- Relator(a)
- Ministro Francisco Falcão
- Órgão julgador
- Segunda Turma
- Data do julgamento
- 12/03/2019
- Data de publicação
- 18/03/2019
STJ – Acórdão, Rel. Ministro Francisco Falcão, Segunda Turma, j. 12/03/2019, p. 18/03/2019
ADMINISTRATIVO. SERVIDOR PÚBLICO. ART. 46, CAPUT, DA LEI N. 8.112/90 VALORES RECEBIDOS INDEVIDAMENTE POR INTERPRETAÇÃO ERRÔNEA DE LEI. IMPOSSIBILIDADE DE RESTITUIÇÃO. BOA-FÉ DO ADMINISTRADO. TEMA N. 531 DOS RECURSOS REPETITIVOS. REVISÃO DE HONORÁRIOS ADVOCATÍCIOS. SÚMULA N. 7/STJ. I - A Primeira Seção desta Corte Superior, no julgamento do REsp n. 1.244.182/PB (Tema n. 531), DJe de 19/10/2012, submetido ao regime dos recursos repetitivos, fixou entendimento no sentido de que quando a Administração Pública interpreta erroneamente uma lei, resultando em pagamento indevido ao servidor, cria-se uma falsa expectativa de que os valores recebidos são legais e definitivos, impedindo, assim, que ocorra desconto deles, ante a boa-fé do servidor público.
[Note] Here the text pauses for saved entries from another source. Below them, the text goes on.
--- src/verilog/sa_pkg.sv ---
// Systolic engine package with array constants, operand and result types and controller states
`default_nettype none

package sa_pkg;

    // ========================================
    // Array geometry and data widths
    // ========================================
    localparam int ARRAY_DIM   = 4;
    localparam int ACT_W       = 8;
    localparam int WGT_W       = 8;
    localparam int OFM_W       = 8;
    localparam int PSUM_W      = 32;
    localparam int ADDR_W      = 16;
    localparam int CHN_W       = 16;
    localparam int SHIFT_W     = 5;
    localparam int ROW_W       = $clog2(ARRAY_DIM);

    // ========================================
    // Flow control and drain
    // ========================================
    localparam int RD_CREDITS  = 4;
    localparam int WR_CREDITS  = 2;
    localparam int RD_CRED_W   = $clog2(RD_CREDITS + 1);
    localparam int WR_CRED_W   = $clog2(WR_CREDITS + 1);

    // Zero steps until the last wavefront reaches PE(N-1,N-1)
    localparam int DRAIN_STEPS = 2 * ARRAY_DIM - 1;
    localparam int DRAIN_W     = $clog2(DRAIN_STEPS);

    // Scalar types
    typedef logic signed [ACT_W-1:0]  act_t;
    typedef logic signed [WGT_W-1:0]  wgt_t;
    typedef logic        [OFM_W-1:0]  ofm_t;
    typedef logic signed [PSUM_W-1:0] psum_t;
    typedef logic        [ADDR_W-1:0] addr_t;
    typedef logic        [CHN_W-1:0]  chn_t;

    // One element per row or column
    typedef act_t  [ARRAY_DIM-1:0]                act_vec_t;
    typedef wgt_t  [ARRAY_DIM-1:0]                wgt_vec_t;
    typedef ofm_t  [ARRAY_DIM-1:0]                ofm_vec_t;
    typedef psum_t [ARRAY_DIM-1:0][ARRAY_DIM-1:0] psum_mat_t;

    typedef enum logic [1:0] {
        CTRL_IDLE,
        CTRL_FEED,
        CTRL_DRAIN,
        CTRL_WRITE
    } ctrl_state_t;

endpackage

`default_nettype wire

--- src/verilog/sa_ofm_writer.sv ---
// Output writer capturing final psums, requantizing each row and writing under credits
`timescale 1ns/1ps
`default_nettype none

module sa_ofm_writer (
    input  logic                       clk,
    input  logic                       rst_n,
    input  logic                       psum_final,
    input  sa_pkg::psum_mat_t          psums,
    input  logic [sa_pkg::SHIFT_W-1:0] job_shift,
    input  sa_pkg::act_t               job_zp,
    input  sa_pkg::addr_t              job_ofm_base,
    output logic                       wr_vld,
    output sa_pkg::addr_t              wr_addr,
    output sa_pkg::ofm_vec_t           wr_data,
    input  logic                       wr_credit,
    output logic                       write_done
);

    import sa_pkg::*;

    psum_mat_t            psum_q;
    logic                 busy;
    logic [ROW_W-1:0]     row_idx;
    logic [WR_CRED_W-1:0] wr_credits;
    logic                 last_row;

    // ReLU, then shift and zero point, wrapping in 8 bits
    function automatic ofm_t requant(psum_t p, logic [SHIFT_W-1:0] sh, act_t zero_pt);
        psum_t shifted;
        shifted = p >>> sh;
        if (p < 0) begin
            return '0;
        end
        return shifted[OFM_W-1:0] + $unsigned(zero_pt);
    endfunction

    // ========================================
    // Psum capture
    // ========================================
    always_ff @(posedge clk) begin
        if (psum_final) begin
            psum_q <= psums;
        end
    end

    // ========================================
    // Row issue
    // ========================================
    assign last_row = (row_idx == ROW_W'(ARRAY_DIM - 1));
    assign wr_vld   = busy && (wr_credits != '0);
    assign wr_addr  = job_ofm_base + addr_t'(row_idx);

    always_comb begin
        for (int c = 0; c < ARRAY_DIM; c++) begin
            wr_data[c] = requant(psum_q[row_idx][c], job_shift, job_zp);
        end
    end

    always_ff @(posedge clk or negedge rst_n) begin
        if (!rst_n) begin
            busy       <= 1'b0;
            row_idx    <= '0;
            write_done <= 1'b0;
        end else begin
            write_done <= wr_vld && last_row;
            if (psum_final) begin
                busy    <= 1'b1;
                row_idx <= '0;
            end else if (wr_vld) begin
                row_idx <= row_idx + ROW_W'(1);
                if (last_row) begin
                    busy <= 1'b0;
                end
            end
        end
    end

    // Slots returned by the sink
    always_ff @(posedge clk or negedge rst_n) begin
        if (!rst_n) begin
            wr_credits <= WR_CRED_W'(WR_CREDITS);
        end else begin
            wr_credits <= wr_credits - WR_CRED_W'(wr_vld) + WR_CRED_W'(wr_credit);
        end
    end

    // A new matrix must not land while rows are still going out
    a_wr_no_overlap: assert property (@(posedge clk) disable iff (!rst_n)
        psum_final |-> !busy)
        else $error("psum_final arrived while rows were still being written");

    // Sink may only return slots it was given
    a_wr_credit_bound: assert property (@(posedge clk) disable iff (!rst_n)
        wr_credits <= WR_CRED_W'(WR_CREDITS))
        else $error("write credit count above WR_CREDITS");

endmodule

`default_nettype wire

--- config.mk ---
export PLATFORM = sky130hd
export DESIGN_NAME = sa_ofm_writer
export DESIGN_NICKNAME = d
export VERILOG_FILES = /design/src/verilog/sa_pkg.sv /design/src/verilog/sa_ofm_writer.sv
export SDC_FILE = /design/constraint.sdc
export NUM_CORES = 1
export LEC_CHECK = 0
export BUFFER_PORTS_ARGS = -buffer_cell sky130_fd_sc_hd__buf_2
export CAP_MARGIN = 20
export CORE_MARGIN = 4
export CORE_UTILIZATION = 34
export DETAILED_ROUTE_END_ITERATION = 6
export PLACE_DENSITY_LB_ADDON = 0.3
export SETUP_SLACK_MARGIN = 0.02
export SLEW_MARGIN = 20
export SYNTH_ARGS = -nofsm -noshare
export SYNTH_HDL_FRONTEND = slang
export SYNTH_SLANG_ARGS = --single-unit
--- constraint.sdc ---
create_clock -name clk -period 4.5 [get_ports clk]
set_input_delay 0.45 -clock clk [delete_from_list [all_inputs] [get_ports clk]]
set_output_delay 0.45 -clock clk [all_outputs]
set_load 0.05 [all_outputs]
# Word-level counts from Yosys, hierarchy flattened
# Index checks and enable logic that the tools add are counted.
# Widths: inputs -> output; s select.
# word_totals
word_cells,63
out_inout_bits,50
in_bits,545
register_bits,518
# classes
muxes,19
addsub,8
reduce_logical,6
order_cmp,5
n_eq_ne,1
shifts,4
# op_table
cell,count
$bmux 128 s2,1
$lt 32x1->1 const B,4
$mux 128,1
$sshr 32x5->8,4
$mux 8,8
$add 8x8->8,4
$add 16x2->16,1
$mux 1,7
$reduce_bool 2->1,3
$mux 2,2
$lt 2x3->1 const B,1
$add 2x1->2,1
$add 2x1->2 const B,1
$eq 2x2->1 const B,1
$logic_and 1x1->1,2
$reduce_and 2->1,1
$sub 2x1->2,1

# Logic depth before layout (Yosys ltp)
# depth
depth_word,5
mapped_depth,20
depth_no_buf,15

# Least setup slack after synthesis
# No wires, ideal clock.
# synth_timing
path_type,reg2out
from,register row_idx[0]
to,output port wr_data[31] (netlist name)
slack_ps,-804
stages_incl_launch_ff,17
required_ps,4050
t_arrival_ps,4854
n_path_buf,3
cell_sequence,dfrtp_1 buf_6 buf_6 buf_2 mux2_2 mux4_2 mux2i_1 o21ai_1 mux4_2 ha_1 a21o_1 a21oi_1 o21ai_0 o41ai_1 xor2_1 a31oi_1 nor3b_1
# synth_lines
element,line_no,text
"start, declared",sa_ofm_writer.sv:24,logic [ROW_W-1:0] row_idx;
"start signal, assigned",sa_ofm_writer.sv:71,row_idx <= row_idx + ROW_W'(1);
"end, declared",sa_ofm_writer.sv:15,"output sa_pkg::ofm_vec_t wr_data,"

==> impl_metrics.ini <==
[synth]
synth_seq_cells = 518
synth_ff_type = edfxtp_1
synth_edf_count = 512
synth_cell_type_count = 58
async_reset_ff_frac = 0.0116
syn_nets = 2393
netlist_instances = 1810
postSynthAreaPerCell_um2 = 15.0
syn_area_mm2 = 0.0271
yosys_warnings = 0
synth-seq-area-share = 0.572

[worst_hold_path]
hold_depth = 1
min_to = psum_q[332]$_DFFE_PP_
hp-class = primary input to flop
worstHoldStart = psums[332]

[worst_setup_path]
timing.rr.end = row_idx[1]$_DFFE_PN0P_
worstPathArrival_ns = 5.01
path_cells = buf_12 > buf_12 > buf_16 > mux2_4 > mux4_2 > mux4_2 > mux4_2 > ha_4 > fa_2 > a21o_1 > a21o_1 > a21o_1 > a21oi_2 > xor2_2 > nor2_4 > buf_12
reg2regPathDepth = 5
start_kind = flop
critPathMaxFanout = 8
cp.required_ns = 4.05
r2r_slack_ns = 2.74
end_kind = output pin
path_class = flop to output pin
r2r-start = row_idx[1]$_DFFE_PN0P_
slowest_delay_ns = 0.54
crit_slowest_cell = mux4_2

[cells_and_area]
drive_gt1_frac = 0.471
final_nets = 3757
postLayoutCellArea_mm2 = 0.0421
fillers = 6446
syn_to_final_growth_pct = 55.3

[cts]
cts.sinks = 518
root_buffer = clkbuf_16
htree_levels = 2
cts_buffers = 58
cts_tree = yes
clk_pin_slew_ns = 0.07
cts_buffer_depth = 3
clkLatencyLatePin_ns = 0.60

[run_status]
status = finished, violations left
violations = negative setup slack

[sta]
maxSlewHeadroom = 0.295
timing.final.ws_setup_ns = -0.960
hold_violations = 0
rsz0062_at_grt = true
post-route-period-util = 1.21
drv_slew = 0
worst_pin_slew_ns = 1.06
max_freq_mhz = 183
finClkSkew_ns = 0.0106
setup_viol = 29
setup_tns_ns = -16.13
min_period_ns = 5.46

[power]
p_per_area_mw_per_mm2 = 555
power_leakage_nw = 16.9
ir_drop_mv = 0.325

[global_routing]
antenna_found_initial = 10
grtUsageTotal = 0.243
grt_pass1_wl_um = 154000
grtUsageMet2 = 0.443
grt_pass1_vias = 23900
busiest_layer = met2
grtUsageMet3 = 0.0332
use_met1 = 0.296
grt_max_degree = 128
overflow = 0

[floorplan]
die_area_mm2 = 0.0844
pin_count = 595
std_cell_rows = 103
coreArea_mm2 = 0.0790
die_x_um = 290
start_util = 0.343
die_h_um = 290

[placement]
portBuffers = 594
dp_hpwl_um = 77900
placed_area_mm2 = 0.0343
gp_congestion = 0.945

[route]
postRouteAntennaNets = 0
routed_wl_um = 107000
first_pass_iters = 5
wire_per_inst_um = 24.9
post-route-drc-count = 0
vias = 22100
drt_iter0_drc = 1583
viasPerCell = 5.16

[run]
maxCapViolCount = 0
[routing by layer]
metal	wire length, µm	vias up
li1	-	9907
met1	41500	11100
met2	55700	916
met3	5400	191
met4	4030	0
met5	0	-
[cells by family after synthesis]
group	Yosys count	share of synthesized area
compound gates	263	0.0617
xor+xnor	43	0.0139
fa+ha+maj	38	0.0189
buf+inv	145	0.0292
flops	518	0.572
mux	415	0.245
simple gates	388	0.0591
[registers in the layout (all words and copies together) (netlist names)]
| signal | cells |
|---|---|
| busy | 1 |
| write_done | 1 |
| psum_q | 512 |
| row_idx | 2 |
| wr_credits | 2 |
[power breakdown]
group,switching [mW],internal [mW]
Clock,1.99,2.93
Combinational,6.06,6.38
Sequential,0.237,5.77
[src/verilog/sa_pkg.sv]
// Systolic engine package with array constants, operand and result types and controller states
`default_nettype none

package sa_pkg;

    // ========================================
    // Array geometry and data widths
    // ========================================
    localparam int ARRAY_DIM   = 4;
    localparam int ACT_W       = 8;
    localparam int WGT_W       = 8;
    localparam int OFM_W       = 8;
    localparam int PSUM_W      = 32;
    localparam int ADDR_W      = 16;
    localparam int CHN_W       = 16;
    localparam int SHIFT_W     = 5;
    localparam int ROW_W       = $clog2(ARRAY_DIM);

    // ========================================
    // Flow control and drain
    // ========================================
    localparam int RD_CREDITS  = 4;
    localparam int WR_CREDITS  = 2;
    localparam int RD_CRED_W   = $clog2(RD_CREDITS + 1);
    localparam int WR_CRED_W   = $clog2(WR_CREDITS + 1);

    // Zero steps until the last wavefront reaches PE(N-1,N-1)
    localparam int DRAIN_STEPS = 2 * ARRAY_DIM - 1;
    localparam int DRAIN_W     = $clog2(DRAIN_STEPS);

    // Scalar types
    typedef logic signed [ACT_W-1:0]  act_t;
    typedef logic signed [WGT_W-1:0]  wgt_t;
    typedef logic        [OFM_W-1:0]  ofm_t;
    typedef logic signed [PSUM_W-1:0] psum_t;
    typedef logic        [ADDR_W-1:0] addr_t;
    typedef logic        [CHN_W-1:0]  chn_t;

    // One element per row or column
    typedef act_t  [ARRAY_DIM-1:0]                act_vec_t;
    typedef wgt_t  [ARRAY_DIM-1:0]                wgt_vec_t;
    typedef ofm_t  [ARRAY_DIM-1:0]                ofm_vec_t;
    typedef psum_t [ARRAY_DIM-1:0][ARRAY_DIM-1:0] psum_mat_t;

    typedef enum logic [1:0] {
        CTRL_IDLE,
        CTRL_FEED,
        CTRL_DRAIN,
        CTRL_WRITE
    } ctrl_state_t;

endpackage

`default_nettype wire

[src/verilog/sa_operand_skew.sv]
// Operand skew stage delaying row r and column c by r and c steps to form the wavefront
`timescale 1ns/1ps
`default_nettype none

module sa_operand_skew (
    input  logic             clk,
    input  logic             rst_n,
    input  logic             step,
    input  logic             feed_zero,
    input  sa_pkg::act_vec_t in_act,
    input  sa_pkg::wgt_vec_t in_wgt,
    output sa_pkg::act_vec_t skew_act,
    output sa_pkg::wgt_vec_t skew_wgt
);

    import sa_pkg::*;

    // Lane i carries activation row i and weight column i together
    for (genvar i = 0; i < ARRAY_DIM; i++) begin : g_lane
        logic [ACT_W+WGT_W-1:0] lane_in;

        // Zeros flush the wavefront during drain
        assign lane_in = feed_zero ? '0 : {in_act[i], in_wgt[i]};

        if (i == 0) begin : g_direct
            assign {skew_act[i], skew_wgt[i]} = lane_in;
        end else begin : g_delay
            logic [ACT_W+WGT_W-1:0] lane_q [i];

            always_ff @(posedge clk or negedge rst_n) begin
                if (!rst_n) begin
                    for (int k = 0; k < i; k++) begin
                        lane_q[k] <= '0;
                    end
                end else if (step) begin
                    lane_q[0] <= lane_in;
                    for (int k = 1; k < i; k++) begin
                        lane_q[k] <= lane_q[k-1];
                    end
                end
            end

            // Oldest stage feeds the array edge
            assign {skew_act[i], skew_wgt[i]} = lane_q[i-1];
        end
    end

endmodule

`default_nettype wire

[config.mk]
export PLATFORM = sky130hd
export DESIGN_NAME = sa_operand_skew
export DESIGN_NICKNAME = d
export VERILOG_FILES = /design/src/verilog/sa_pkg.sv /design/src/verilog/sa_operand_skew.sv
export SDC_FILE = /design/constraint.sdc
export NUM_CORES = 1
export LEC_CHECK = 0
export BUFFER_PORTS_ARGS = -buffer_cell sky130_fd_sc_hd__buf_2
export CAP_MARGIN = 25
export CORE_ASPECT_RATIO = 1.25
export CORE_MARGIN = 1.5
export CORE_UTILIZATION = 51
export DETAILED_ROUTE_END_ITERATION = 8
export GPL_TIMING_DRIVEN = 0
export HOLD_SLACK_MARGIN = 0.1
export PLACE_DENSITY = 0.78
export SLEW_MARGIN = 40
export SYNTH_ARGS = -nofsm -noshare
export SYNTH_HDL_FRONTEND = slang
export SYNTH_SLANG_ARGS = --single-unit
[constraint.sdc]
create_clock -name clk -period 0.8 [get_ports clk]
set_input_delay 0.08 -clock clk [delete_from_list [all_inputs] [get_ports clk]]
set_output_delay 0.08 -clock clk [all_outputs]
set_load 0.05 [all_outputs]
== Yosys cells after proc, flatten, opt, wreduce, memory -nomap -nowiden ==
Cells that the tools add are included.
Storage, ports and cells
  input bits: 68
  bits in latches: 0
  logic and storage cells: 10
  ROM bits: 0
  bits in registers: 96
  memories kept: 0
  RAM bits: 0
Operators by class
  add/subtract/negate cells: 0
  bitwise operators: 0
  multiply operators: 0
  reductions and logical operators: 0
  equality and inequality tests: 0
  muxes and demuxes: 4
  div/mod/pow operators: 0
  order comparisons: 0
  shifts and indexed selects: 0
Operators with widths (number)
  two-way mux 16 bit: 4

== Depth between registers and ports, before layout ==
Gate-level depths: netlist of the first run.
  depth in word-level cells: 1
  mapped depth: 5

== Worst setup path before layout of the first run ==
OpenSTA, ideal clock, no wires.
  path type: input port to output port
  start point: in feed_zero
  end point: out skew_act[7] (netlist name)
  path slack: -0.224 ns
  path buffers: 1
  data arrival time: 0.944 ns
  stages: 2
  data required time: 0.720 ns
  cell sequence: clkbuf_1 -> nor2b_1
RTL lines
  start, declared: line sa_operand_skew.sv:9  | input logic feed_zero,
  end, declared: line sa_operand_skew.sv:12  | output sa_pkg::act_vec_t skew_act,

== Final worst setup path of the first run ==
  start point: reg g_lane[2].g_delay.lane_q (netlist bit skew_act[23])
  end point: out skew_act[23] (netlist name)
RTL lines
  start, declared: line sa_operand_skew.sv:28  | logic [ACT_W+WGT_W-1:0] lane_q [i];
  start signal, assigned by index: line sa_operand_skew.sv:38  | lane_q[k] <= lane_q[k-1];
No word-level cell between the ends.
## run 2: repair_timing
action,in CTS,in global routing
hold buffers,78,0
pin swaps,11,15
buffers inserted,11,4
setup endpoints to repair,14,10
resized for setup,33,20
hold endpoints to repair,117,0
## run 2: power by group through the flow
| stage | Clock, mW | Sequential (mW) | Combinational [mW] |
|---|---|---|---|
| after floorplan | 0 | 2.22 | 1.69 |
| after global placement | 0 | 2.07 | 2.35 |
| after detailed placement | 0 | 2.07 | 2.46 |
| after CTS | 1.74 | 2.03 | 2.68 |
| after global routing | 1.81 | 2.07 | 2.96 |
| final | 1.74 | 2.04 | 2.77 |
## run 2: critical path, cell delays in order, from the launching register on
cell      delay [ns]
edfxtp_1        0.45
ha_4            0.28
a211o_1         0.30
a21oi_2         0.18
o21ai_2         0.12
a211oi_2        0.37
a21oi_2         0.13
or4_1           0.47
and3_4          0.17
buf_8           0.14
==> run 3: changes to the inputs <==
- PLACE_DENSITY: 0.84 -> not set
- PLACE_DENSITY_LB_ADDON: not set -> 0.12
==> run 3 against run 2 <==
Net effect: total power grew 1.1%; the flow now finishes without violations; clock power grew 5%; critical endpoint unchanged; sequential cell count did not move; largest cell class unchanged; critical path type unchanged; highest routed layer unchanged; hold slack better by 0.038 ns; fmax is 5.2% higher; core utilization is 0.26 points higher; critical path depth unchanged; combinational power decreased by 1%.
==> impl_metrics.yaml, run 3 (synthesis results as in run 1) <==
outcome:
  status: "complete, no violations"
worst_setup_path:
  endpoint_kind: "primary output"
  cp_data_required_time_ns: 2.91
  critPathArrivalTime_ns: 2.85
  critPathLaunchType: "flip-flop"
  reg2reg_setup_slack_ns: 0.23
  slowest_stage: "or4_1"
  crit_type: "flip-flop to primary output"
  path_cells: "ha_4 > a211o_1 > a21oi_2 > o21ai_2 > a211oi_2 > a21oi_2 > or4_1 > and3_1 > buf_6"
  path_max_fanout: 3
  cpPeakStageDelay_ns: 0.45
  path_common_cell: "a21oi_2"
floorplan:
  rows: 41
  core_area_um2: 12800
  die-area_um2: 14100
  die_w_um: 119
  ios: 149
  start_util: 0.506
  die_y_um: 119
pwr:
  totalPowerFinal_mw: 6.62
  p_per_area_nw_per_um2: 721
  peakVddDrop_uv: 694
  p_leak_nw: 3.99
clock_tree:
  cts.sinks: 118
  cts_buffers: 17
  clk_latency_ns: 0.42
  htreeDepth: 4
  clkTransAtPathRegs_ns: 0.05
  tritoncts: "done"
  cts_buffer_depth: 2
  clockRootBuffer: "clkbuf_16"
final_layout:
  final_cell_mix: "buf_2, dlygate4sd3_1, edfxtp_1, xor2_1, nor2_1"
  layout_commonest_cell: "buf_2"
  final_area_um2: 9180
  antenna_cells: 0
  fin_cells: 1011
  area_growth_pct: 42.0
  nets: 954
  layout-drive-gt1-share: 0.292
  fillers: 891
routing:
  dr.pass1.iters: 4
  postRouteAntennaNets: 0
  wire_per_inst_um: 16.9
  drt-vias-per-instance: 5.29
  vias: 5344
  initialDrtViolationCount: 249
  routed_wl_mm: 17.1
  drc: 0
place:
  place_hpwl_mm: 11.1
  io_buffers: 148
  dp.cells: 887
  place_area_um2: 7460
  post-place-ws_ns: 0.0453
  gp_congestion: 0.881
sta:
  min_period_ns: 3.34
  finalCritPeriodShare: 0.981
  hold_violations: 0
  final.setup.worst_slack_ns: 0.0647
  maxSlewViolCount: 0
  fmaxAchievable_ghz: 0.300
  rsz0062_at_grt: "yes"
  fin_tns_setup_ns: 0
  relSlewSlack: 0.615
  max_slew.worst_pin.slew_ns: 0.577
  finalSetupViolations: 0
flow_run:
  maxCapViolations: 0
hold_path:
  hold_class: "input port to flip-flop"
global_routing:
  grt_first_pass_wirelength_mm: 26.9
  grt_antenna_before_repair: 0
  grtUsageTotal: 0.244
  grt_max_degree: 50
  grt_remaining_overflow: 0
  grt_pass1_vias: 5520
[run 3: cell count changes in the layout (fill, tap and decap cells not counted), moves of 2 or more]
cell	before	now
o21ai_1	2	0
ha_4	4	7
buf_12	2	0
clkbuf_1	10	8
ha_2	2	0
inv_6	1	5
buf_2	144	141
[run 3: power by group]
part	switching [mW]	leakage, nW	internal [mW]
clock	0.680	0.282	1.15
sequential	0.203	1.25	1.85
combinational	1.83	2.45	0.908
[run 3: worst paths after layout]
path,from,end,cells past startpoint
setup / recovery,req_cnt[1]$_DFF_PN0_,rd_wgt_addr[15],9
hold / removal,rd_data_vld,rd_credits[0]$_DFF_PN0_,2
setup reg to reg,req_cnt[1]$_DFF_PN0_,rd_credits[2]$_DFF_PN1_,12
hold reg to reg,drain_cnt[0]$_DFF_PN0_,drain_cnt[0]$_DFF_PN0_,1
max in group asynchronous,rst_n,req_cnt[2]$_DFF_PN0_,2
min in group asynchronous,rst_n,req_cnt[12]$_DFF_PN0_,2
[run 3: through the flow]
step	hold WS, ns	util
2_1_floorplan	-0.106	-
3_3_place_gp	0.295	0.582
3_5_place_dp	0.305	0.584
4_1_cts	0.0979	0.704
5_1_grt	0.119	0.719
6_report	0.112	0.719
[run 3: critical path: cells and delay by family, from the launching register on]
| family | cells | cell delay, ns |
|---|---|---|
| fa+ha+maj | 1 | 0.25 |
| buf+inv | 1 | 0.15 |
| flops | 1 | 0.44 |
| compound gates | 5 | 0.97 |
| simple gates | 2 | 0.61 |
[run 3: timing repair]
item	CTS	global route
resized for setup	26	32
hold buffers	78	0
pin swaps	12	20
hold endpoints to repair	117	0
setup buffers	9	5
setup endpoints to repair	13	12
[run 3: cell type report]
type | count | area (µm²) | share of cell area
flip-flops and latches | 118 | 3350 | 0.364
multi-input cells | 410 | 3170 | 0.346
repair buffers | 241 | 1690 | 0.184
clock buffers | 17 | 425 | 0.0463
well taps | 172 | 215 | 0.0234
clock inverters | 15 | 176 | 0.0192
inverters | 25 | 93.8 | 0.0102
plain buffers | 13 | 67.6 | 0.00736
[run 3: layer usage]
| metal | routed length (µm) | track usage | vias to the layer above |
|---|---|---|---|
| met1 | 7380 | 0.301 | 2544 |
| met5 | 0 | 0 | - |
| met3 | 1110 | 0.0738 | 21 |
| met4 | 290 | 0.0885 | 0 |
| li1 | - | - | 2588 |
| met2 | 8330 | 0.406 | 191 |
II - Por outro lado, sindicar acerca do requisito da boa-fé do servidor e das circunstâncias do ato administrativo que culminou nos pagamentos errôneos, exigiria incursão nos elementos de fato e de prova, providência vedada nos termos do enunciado da Súmula n. 7/STJ. III - A revisão percentual de honorários advocatícios não é possível em via especial porquanto implica incursão ao suporte fático-probatório carreado aos autos, o que é vedado pela Súmula n. 7/STJ, salvo para rever a fixação de verba honorária em valor irrisório ou excessivo. IV - Agravo conhecido para conhecer parcialmente do recurso especial e, nessa parte, negar-lhe provimento. (AREsp n. 1.323.933/ES, relator Ministro Francisco Falcão, Segunda Turma, julgado em 12/3/2019, DJe de 18/3/2019.)